▶ TASK INSTRUCTIONS: Below are records; work out how many of their lines hold the string "through" and give that number alone.

▶ RECORDS SUPPLIED:
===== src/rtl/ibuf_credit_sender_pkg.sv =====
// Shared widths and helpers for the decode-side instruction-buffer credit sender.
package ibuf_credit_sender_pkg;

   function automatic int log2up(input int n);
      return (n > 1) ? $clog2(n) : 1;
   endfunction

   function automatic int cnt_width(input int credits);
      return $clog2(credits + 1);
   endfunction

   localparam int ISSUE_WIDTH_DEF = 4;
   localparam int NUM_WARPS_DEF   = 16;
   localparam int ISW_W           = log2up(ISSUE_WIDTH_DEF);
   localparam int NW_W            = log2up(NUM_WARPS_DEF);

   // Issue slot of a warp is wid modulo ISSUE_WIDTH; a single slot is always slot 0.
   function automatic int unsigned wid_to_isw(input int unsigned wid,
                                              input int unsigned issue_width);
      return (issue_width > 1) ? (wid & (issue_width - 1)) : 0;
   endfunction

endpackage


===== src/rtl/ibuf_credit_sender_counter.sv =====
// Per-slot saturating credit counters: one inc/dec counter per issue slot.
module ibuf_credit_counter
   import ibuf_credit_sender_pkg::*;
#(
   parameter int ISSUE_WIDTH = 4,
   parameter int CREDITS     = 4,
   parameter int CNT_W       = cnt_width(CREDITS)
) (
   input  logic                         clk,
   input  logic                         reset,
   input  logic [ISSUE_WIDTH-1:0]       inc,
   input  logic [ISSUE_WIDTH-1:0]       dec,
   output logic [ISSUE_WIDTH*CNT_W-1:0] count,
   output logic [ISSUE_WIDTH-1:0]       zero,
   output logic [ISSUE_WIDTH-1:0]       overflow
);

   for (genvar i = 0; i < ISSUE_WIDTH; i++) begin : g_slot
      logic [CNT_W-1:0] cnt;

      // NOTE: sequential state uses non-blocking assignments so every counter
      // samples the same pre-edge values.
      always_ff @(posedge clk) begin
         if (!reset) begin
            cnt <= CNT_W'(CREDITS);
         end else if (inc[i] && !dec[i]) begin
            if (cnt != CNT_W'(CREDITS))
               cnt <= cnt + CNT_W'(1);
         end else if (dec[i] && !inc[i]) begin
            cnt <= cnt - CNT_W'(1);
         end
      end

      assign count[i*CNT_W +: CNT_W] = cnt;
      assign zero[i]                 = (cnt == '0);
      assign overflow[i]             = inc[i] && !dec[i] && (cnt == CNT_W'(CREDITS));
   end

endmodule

==

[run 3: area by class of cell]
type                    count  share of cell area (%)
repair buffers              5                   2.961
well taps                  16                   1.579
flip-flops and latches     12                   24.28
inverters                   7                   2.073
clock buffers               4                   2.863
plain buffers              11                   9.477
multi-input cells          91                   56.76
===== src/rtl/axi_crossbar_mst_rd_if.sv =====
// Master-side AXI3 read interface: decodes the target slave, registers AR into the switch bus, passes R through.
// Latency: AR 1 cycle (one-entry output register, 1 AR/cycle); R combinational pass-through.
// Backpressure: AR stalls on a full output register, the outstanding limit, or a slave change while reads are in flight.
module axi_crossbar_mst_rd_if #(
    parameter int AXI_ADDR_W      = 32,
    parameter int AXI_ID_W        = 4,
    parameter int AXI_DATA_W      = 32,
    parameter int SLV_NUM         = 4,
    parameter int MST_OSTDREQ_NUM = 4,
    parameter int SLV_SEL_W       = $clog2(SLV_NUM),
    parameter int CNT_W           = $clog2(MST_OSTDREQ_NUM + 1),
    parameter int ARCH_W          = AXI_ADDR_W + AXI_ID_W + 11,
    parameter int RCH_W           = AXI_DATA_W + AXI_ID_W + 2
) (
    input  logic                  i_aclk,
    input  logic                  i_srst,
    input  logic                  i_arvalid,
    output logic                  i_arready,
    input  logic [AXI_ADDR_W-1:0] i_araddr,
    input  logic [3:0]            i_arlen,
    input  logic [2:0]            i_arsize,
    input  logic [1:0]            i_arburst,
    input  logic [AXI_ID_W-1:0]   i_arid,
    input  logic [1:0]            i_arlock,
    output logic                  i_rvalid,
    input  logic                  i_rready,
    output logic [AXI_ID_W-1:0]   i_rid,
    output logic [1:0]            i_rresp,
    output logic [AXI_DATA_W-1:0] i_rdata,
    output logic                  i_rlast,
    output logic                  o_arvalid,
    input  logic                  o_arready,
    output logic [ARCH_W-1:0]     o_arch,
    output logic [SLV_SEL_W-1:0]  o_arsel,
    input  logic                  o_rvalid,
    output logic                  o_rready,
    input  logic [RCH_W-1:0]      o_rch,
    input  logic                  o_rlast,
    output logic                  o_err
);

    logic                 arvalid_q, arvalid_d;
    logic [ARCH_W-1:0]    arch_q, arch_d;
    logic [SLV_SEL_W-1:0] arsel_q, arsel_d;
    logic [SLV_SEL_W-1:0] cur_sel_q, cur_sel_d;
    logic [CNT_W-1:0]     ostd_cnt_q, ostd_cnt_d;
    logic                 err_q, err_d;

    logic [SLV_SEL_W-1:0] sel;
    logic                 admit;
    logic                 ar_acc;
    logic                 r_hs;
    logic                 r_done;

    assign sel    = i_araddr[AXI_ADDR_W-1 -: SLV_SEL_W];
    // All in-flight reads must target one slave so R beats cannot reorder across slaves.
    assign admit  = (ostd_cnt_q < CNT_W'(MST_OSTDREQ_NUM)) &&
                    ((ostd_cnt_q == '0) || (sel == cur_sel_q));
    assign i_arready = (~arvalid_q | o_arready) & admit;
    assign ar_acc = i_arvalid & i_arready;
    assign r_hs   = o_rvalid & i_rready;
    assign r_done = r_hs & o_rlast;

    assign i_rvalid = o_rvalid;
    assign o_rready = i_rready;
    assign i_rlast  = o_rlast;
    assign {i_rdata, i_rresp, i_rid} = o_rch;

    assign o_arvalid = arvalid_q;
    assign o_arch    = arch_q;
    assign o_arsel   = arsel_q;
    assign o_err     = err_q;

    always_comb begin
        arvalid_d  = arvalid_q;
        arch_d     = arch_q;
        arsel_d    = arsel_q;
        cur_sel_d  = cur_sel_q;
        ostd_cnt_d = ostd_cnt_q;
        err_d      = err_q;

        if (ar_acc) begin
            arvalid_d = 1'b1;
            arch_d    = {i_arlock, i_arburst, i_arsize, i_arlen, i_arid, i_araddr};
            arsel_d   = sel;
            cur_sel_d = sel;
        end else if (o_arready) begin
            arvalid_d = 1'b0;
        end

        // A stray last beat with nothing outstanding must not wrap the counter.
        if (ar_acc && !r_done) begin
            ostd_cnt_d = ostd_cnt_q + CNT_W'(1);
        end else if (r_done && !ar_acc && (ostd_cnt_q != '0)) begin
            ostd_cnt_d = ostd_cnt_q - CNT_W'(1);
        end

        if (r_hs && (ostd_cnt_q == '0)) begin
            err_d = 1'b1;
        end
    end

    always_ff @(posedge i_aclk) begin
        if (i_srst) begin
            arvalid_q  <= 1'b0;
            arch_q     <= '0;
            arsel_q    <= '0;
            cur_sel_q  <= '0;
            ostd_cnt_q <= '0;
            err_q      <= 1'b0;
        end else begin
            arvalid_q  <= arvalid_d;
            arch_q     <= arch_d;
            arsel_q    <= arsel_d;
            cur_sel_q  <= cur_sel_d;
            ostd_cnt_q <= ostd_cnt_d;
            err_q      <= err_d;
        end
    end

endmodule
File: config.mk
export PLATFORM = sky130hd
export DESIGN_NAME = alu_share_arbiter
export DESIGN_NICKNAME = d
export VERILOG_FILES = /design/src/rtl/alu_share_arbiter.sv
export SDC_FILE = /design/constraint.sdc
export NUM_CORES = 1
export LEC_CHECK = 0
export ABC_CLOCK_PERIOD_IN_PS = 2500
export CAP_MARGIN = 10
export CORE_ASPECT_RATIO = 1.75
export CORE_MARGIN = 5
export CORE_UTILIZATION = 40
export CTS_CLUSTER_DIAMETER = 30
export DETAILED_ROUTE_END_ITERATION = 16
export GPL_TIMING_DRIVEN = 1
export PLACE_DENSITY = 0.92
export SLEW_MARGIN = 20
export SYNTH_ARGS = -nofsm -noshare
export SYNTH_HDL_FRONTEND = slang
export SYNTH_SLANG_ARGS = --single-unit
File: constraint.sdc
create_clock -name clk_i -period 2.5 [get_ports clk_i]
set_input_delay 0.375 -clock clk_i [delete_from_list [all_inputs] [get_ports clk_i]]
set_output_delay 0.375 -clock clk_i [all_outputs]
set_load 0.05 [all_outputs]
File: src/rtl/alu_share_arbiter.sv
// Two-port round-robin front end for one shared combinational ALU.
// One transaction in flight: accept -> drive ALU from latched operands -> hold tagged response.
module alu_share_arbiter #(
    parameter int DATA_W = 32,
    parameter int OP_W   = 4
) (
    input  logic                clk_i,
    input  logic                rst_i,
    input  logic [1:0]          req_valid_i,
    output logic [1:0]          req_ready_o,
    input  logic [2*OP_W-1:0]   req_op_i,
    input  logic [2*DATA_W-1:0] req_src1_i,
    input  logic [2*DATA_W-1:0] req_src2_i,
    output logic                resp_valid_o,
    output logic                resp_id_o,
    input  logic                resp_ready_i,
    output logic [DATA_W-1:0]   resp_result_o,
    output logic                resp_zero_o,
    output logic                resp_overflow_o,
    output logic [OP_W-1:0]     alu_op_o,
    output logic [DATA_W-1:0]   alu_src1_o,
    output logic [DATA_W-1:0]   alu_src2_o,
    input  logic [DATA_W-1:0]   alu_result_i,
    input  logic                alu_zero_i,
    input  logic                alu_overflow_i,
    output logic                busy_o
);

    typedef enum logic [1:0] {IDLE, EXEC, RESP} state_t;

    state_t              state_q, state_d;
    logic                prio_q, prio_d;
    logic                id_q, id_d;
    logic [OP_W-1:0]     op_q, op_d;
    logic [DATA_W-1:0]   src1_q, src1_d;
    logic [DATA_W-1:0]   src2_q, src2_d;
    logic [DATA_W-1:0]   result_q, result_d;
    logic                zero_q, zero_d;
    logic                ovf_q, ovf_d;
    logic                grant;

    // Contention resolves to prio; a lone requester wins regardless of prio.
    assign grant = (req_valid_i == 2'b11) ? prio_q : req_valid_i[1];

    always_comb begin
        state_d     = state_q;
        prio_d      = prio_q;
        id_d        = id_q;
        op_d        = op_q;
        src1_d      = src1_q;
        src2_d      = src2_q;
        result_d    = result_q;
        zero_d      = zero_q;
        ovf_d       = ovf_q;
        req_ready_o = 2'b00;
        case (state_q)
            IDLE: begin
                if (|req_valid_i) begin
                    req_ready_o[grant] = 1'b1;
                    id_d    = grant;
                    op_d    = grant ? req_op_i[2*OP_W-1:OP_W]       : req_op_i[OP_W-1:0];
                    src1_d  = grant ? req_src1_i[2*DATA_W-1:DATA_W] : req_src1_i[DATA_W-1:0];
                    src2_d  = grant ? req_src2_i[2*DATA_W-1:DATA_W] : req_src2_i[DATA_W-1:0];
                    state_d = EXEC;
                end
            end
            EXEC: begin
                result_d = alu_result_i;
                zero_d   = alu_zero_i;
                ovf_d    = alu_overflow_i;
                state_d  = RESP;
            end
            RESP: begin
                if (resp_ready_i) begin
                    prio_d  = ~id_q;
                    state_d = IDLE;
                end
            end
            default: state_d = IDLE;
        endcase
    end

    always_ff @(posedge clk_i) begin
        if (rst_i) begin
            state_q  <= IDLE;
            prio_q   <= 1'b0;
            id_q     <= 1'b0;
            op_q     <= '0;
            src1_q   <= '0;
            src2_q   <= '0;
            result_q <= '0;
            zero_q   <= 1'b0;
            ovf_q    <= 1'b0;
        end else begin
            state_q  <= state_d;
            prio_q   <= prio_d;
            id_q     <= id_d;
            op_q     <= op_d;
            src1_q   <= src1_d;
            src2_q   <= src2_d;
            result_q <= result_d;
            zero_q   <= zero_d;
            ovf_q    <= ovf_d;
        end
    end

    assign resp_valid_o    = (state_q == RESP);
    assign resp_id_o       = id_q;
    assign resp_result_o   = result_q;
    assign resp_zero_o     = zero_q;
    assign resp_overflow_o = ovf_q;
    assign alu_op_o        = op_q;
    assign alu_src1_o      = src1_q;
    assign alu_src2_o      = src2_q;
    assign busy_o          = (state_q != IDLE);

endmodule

▶ SOLUTION TO THIS PROBLEM: 2